The entries that follow include a run beginning at the line with "localparam int R0_PORT_CNT" and ending at the line with "localparam int R1_FAST_INIT"; restate that run word for word and leave the rest out.
Task material below:
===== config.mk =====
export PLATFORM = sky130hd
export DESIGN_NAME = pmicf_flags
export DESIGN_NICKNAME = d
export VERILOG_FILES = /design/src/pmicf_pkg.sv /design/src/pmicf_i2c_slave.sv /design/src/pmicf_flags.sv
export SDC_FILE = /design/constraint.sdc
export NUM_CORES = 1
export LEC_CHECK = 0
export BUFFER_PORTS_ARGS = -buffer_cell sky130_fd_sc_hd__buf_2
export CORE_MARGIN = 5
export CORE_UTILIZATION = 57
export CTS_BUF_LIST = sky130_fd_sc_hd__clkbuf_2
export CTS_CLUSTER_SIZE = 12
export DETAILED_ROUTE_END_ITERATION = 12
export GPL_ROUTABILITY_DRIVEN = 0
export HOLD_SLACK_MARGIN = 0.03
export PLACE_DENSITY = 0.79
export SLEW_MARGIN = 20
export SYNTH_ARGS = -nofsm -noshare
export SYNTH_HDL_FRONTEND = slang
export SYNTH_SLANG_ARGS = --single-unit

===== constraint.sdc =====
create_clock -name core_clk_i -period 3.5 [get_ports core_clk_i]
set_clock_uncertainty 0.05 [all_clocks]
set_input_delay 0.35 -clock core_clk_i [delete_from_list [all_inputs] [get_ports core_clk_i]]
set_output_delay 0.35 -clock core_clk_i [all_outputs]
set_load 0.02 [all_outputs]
End of Task material.
Task material below:
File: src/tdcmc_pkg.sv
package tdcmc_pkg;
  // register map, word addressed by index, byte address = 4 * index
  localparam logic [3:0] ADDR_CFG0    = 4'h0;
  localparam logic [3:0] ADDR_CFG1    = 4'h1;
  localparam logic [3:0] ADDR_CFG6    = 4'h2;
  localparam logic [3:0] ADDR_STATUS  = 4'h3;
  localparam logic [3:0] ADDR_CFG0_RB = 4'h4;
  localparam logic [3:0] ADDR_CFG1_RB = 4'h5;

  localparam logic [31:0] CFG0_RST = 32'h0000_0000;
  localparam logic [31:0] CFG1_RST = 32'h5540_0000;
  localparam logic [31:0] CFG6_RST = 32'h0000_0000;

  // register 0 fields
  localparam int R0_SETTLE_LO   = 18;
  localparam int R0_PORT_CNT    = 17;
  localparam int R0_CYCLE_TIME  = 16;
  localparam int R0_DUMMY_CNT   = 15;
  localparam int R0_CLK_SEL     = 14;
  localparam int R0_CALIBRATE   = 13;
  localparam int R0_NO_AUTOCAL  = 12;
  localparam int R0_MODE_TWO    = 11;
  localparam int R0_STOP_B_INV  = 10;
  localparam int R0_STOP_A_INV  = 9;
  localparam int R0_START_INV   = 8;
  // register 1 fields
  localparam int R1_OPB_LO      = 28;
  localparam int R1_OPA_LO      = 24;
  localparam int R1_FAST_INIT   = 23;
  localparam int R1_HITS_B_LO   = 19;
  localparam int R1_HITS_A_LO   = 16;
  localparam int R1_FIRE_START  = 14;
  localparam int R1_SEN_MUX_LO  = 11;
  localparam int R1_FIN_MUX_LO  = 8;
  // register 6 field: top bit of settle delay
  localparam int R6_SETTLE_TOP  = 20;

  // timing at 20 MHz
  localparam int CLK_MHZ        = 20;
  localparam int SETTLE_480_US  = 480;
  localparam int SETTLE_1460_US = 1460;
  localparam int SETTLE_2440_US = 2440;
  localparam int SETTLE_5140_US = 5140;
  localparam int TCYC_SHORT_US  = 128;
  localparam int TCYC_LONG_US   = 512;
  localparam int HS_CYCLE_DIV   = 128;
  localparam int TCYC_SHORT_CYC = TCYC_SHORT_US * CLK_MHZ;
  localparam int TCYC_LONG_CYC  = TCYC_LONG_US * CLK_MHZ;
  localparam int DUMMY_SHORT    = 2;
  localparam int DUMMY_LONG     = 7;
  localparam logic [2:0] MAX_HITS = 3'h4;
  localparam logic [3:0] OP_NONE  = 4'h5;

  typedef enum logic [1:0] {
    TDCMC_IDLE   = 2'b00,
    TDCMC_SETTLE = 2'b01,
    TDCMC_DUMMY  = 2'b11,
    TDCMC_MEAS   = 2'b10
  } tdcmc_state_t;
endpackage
End of Task material.
■ **Worked solution**:
  localparam int R0_PORT_CNT    = 17;
  localparam int R0_CYCLE_TIME  = 16;
  localparam int R0_DUMMY_CNT   = 15;
  localparam int R0_CLK_SEL     = 14;
  localparam int R0_CALIBRATE   = 13;
  localparam int R0_NO_AUTOCAL  = 12;
  localparam int R0_MODE_TWO    = 11;
  localparam int R0_STOP_B_INV  = 10;
  localparam int R0_STOP_A_INV  = 9;
  localparam int R0_START_INV   = 8;
  // register 1 fields
  localparam int R1_OPB_LO      = 28;
  localparam int R1_OPA_LO      = 24;
  localparam int R1_FAST_INIT   = 23;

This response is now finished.